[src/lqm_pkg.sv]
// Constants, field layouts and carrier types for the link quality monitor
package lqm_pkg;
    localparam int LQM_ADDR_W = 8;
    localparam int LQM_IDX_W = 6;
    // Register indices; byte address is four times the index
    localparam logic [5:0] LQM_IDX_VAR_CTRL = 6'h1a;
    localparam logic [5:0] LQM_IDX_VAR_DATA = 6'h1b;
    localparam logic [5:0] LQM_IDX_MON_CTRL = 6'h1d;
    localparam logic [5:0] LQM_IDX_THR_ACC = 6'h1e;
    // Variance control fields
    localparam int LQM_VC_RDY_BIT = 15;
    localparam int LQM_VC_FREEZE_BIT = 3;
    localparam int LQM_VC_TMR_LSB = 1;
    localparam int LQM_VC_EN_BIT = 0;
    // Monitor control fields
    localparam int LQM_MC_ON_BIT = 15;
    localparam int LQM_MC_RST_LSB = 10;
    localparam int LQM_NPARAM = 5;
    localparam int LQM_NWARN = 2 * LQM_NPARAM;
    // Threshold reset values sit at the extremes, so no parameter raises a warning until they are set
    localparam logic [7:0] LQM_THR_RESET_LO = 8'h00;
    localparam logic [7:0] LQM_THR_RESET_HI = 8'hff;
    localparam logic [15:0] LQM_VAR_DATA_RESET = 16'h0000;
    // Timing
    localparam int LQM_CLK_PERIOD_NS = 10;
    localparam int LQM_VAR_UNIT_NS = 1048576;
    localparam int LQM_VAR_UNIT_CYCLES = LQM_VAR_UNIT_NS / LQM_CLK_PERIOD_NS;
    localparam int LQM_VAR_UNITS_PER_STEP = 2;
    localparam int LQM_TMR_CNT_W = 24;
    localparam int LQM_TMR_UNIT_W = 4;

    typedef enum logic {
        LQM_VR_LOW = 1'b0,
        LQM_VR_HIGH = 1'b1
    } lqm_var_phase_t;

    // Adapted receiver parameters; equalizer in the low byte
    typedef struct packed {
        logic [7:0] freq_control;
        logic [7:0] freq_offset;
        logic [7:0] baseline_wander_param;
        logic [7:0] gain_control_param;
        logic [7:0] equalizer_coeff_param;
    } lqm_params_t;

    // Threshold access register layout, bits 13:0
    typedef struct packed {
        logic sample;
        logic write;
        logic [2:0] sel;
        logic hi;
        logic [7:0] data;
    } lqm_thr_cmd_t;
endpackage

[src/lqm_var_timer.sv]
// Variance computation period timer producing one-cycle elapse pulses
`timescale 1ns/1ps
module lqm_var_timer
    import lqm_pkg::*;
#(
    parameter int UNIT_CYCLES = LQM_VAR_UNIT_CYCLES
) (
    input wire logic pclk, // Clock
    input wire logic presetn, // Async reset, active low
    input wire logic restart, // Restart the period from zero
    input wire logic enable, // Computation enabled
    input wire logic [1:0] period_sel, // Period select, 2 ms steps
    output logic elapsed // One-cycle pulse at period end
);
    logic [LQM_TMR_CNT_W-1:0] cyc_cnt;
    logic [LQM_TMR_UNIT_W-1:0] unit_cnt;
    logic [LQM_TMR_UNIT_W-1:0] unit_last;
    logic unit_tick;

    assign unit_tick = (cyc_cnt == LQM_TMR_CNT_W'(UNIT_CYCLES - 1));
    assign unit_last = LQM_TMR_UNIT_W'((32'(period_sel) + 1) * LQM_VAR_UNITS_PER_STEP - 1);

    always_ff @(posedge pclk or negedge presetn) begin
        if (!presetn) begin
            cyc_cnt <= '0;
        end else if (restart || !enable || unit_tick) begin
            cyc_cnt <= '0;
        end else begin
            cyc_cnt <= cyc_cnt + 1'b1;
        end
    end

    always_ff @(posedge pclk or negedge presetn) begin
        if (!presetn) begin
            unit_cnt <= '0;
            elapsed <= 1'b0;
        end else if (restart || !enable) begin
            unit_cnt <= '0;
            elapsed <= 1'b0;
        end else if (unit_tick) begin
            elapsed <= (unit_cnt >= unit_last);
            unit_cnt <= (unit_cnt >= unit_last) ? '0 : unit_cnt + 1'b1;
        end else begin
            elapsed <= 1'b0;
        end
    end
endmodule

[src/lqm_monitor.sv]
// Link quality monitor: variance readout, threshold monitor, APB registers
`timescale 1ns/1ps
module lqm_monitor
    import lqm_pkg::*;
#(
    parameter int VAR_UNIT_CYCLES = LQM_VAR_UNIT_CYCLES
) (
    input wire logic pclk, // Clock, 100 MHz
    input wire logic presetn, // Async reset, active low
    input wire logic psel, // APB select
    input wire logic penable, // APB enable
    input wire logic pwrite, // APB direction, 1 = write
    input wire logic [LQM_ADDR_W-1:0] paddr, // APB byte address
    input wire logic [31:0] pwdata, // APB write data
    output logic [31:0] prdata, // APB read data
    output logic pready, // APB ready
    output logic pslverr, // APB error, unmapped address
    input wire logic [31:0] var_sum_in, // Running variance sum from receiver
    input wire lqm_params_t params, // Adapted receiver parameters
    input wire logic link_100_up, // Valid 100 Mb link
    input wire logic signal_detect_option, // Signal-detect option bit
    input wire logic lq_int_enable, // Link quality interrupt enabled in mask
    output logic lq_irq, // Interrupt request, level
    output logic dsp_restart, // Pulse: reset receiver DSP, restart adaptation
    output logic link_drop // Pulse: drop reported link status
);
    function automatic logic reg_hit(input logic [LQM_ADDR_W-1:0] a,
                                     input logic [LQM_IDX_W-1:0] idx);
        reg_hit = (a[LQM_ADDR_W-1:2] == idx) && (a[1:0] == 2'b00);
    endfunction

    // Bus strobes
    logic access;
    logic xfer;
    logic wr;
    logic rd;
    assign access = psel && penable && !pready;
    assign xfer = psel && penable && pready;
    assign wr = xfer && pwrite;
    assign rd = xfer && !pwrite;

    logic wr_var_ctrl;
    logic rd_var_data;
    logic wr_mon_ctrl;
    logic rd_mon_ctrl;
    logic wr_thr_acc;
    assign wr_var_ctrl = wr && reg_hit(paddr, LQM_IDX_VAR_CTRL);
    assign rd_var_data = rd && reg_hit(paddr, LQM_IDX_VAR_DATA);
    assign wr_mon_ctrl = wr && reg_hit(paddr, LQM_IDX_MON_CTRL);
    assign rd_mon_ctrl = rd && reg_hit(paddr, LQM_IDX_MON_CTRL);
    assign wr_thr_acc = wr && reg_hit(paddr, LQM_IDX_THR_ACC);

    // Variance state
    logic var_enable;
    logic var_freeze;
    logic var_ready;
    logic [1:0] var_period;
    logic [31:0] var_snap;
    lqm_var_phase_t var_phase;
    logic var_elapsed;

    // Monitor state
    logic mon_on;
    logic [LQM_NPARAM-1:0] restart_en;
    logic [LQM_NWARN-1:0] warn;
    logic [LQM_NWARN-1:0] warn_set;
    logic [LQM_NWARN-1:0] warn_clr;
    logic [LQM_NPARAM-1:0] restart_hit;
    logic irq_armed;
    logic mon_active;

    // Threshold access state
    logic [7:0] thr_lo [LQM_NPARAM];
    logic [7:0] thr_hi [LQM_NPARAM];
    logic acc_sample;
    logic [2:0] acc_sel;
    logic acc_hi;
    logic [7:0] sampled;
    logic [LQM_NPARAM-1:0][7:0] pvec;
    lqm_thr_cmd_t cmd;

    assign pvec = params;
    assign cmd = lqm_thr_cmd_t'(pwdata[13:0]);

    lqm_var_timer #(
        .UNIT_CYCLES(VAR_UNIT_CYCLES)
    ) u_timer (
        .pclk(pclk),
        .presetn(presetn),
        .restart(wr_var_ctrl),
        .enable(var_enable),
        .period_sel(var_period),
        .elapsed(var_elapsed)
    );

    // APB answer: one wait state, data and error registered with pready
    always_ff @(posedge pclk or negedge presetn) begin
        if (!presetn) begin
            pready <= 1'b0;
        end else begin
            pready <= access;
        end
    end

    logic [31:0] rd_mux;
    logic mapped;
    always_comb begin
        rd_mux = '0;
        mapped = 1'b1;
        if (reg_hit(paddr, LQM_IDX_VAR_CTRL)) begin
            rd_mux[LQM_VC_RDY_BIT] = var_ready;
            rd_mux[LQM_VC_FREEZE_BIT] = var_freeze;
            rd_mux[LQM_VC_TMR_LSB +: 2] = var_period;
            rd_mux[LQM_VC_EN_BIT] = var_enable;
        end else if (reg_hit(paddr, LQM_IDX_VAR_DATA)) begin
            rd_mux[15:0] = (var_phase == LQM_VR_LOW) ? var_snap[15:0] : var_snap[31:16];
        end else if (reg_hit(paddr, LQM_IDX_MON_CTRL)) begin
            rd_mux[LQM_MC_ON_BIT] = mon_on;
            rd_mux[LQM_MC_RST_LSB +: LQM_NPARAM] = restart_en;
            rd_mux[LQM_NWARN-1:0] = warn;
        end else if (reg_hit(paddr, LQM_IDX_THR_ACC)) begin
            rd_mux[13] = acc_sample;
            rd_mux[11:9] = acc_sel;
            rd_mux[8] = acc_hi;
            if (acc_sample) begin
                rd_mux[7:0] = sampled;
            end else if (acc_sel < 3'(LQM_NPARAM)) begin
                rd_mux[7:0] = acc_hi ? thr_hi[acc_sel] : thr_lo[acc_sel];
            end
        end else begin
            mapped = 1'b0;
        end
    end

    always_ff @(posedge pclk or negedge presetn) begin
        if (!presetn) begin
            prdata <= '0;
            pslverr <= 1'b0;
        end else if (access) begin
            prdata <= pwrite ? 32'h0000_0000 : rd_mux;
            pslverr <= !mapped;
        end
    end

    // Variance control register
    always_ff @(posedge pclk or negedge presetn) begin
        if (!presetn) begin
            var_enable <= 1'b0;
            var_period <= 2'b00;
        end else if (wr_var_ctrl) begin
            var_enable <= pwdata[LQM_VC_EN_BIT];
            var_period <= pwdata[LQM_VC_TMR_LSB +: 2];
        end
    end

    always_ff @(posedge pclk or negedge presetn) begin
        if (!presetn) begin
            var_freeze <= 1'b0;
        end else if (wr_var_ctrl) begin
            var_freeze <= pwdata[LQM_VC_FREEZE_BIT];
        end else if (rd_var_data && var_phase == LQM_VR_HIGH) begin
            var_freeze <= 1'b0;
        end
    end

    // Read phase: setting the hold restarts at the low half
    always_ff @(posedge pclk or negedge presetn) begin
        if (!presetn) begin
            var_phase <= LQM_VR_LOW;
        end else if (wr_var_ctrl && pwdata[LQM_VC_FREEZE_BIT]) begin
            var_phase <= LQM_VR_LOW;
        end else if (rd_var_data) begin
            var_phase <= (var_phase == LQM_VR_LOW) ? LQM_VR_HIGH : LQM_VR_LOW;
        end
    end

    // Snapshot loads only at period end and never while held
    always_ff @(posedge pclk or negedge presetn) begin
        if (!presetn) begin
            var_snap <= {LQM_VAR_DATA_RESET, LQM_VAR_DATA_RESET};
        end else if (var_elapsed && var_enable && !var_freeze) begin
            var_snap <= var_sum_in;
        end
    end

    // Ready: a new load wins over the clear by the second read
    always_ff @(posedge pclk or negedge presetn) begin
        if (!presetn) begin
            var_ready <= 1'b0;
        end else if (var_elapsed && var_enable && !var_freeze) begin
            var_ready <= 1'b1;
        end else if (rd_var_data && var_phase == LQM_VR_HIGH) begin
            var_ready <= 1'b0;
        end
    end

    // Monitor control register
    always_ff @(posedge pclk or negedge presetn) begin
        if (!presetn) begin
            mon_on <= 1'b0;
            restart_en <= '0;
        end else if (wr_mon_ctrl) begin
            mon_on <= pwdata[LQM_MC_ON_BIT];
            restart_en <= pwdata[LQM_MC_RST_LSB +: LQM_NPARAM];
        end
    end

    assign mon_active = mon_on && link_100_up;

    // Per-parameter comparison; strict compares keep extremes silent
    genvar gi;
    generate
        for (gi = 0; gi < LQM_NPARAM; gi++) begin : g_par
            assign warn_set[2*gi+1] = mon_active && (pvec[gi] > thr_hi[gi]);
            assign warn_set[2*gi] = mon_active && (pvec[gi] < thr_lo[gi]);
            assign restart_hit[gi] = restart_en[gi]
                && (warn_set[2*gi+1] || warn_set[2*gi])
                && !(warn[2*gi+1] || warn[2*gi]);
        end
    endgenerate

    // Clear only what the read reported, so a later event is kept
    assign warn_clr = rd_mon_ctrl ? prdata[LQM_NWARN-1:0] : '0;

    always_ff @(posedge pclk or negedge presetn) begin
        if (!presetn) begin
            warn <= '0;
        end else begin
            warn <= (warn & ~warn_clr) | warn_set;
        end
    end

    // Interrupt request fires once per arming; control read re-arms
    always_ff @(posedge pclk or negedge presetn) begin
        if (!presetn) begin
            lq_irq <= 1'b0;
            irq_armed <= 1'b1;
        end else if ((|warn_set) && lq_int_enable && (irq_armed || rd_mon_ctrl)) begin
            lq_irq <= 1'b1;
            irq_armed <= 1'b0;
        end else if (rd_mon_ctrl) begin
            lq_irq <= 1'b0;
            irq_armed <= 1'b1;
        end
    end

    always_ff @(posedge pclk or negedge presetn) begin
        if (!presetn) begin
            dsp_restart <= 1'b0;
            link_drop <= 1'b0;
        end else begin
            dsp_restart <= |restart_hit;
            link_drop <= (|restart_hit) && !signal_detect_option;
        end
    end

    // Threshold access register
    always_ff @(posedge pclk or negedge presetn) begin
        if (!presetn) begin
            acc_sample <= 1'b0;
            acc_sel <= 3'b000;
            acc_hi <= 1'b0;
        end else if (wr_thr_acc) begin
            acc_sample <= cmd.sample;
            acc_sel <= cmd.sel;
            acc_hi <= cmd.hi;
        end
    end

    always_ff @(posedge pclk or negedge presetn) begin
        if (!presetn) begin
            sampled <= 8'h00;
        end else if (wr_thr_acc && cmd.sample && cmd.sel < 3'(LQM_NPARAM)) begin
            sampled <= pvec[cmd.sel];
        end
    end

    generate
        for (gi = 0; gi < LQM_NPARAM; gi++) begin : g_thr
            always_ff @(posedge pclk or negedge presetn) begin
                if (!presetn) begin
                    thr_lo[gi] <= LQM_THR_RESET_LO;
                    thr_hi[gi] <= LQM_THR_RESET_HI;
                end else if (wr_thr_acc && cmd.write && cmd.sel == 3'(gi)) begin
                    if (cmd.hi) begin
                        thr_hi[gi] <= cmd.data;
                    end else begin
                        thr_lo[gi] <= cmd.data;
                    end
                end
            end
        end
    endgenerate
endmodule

—————

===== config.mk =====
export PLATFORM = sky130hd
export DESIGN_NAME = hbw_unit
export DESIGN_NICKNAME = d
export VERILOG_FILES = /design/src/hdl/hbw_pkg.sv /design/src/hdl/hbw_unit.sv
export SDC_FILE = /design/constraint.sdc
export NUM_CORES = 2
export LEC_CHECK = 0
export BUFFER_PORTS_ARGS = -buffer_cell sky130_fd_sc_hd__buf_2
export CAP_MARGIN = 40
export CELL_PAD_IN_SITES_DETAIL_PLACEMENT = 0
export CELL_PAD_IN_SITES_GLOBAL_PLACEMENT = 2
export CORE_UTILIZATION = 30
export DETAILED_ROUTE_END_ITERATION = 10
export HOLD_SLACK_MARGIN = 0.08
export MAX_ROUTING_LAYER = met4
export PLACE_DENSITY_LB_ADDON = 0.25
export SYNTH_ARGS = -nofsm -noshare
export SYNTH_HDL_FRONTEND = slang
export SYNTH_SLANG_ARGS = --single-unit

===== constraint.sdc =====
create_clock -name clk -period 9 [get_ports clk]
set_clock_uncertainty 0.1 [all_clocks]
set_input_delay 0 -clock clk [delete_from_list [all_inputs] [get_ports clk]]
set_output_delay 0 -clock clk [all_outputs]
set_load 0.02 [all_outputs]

—————

_Aim of the exercise_
A line belongs in the answer if it contains the word "parameters"; please copy each such line from the material.

_Answer section_
    // Adapted receiver parameters; equalizer in the low byte
    input wire lqm_params_t params, // Adapted receiver parameters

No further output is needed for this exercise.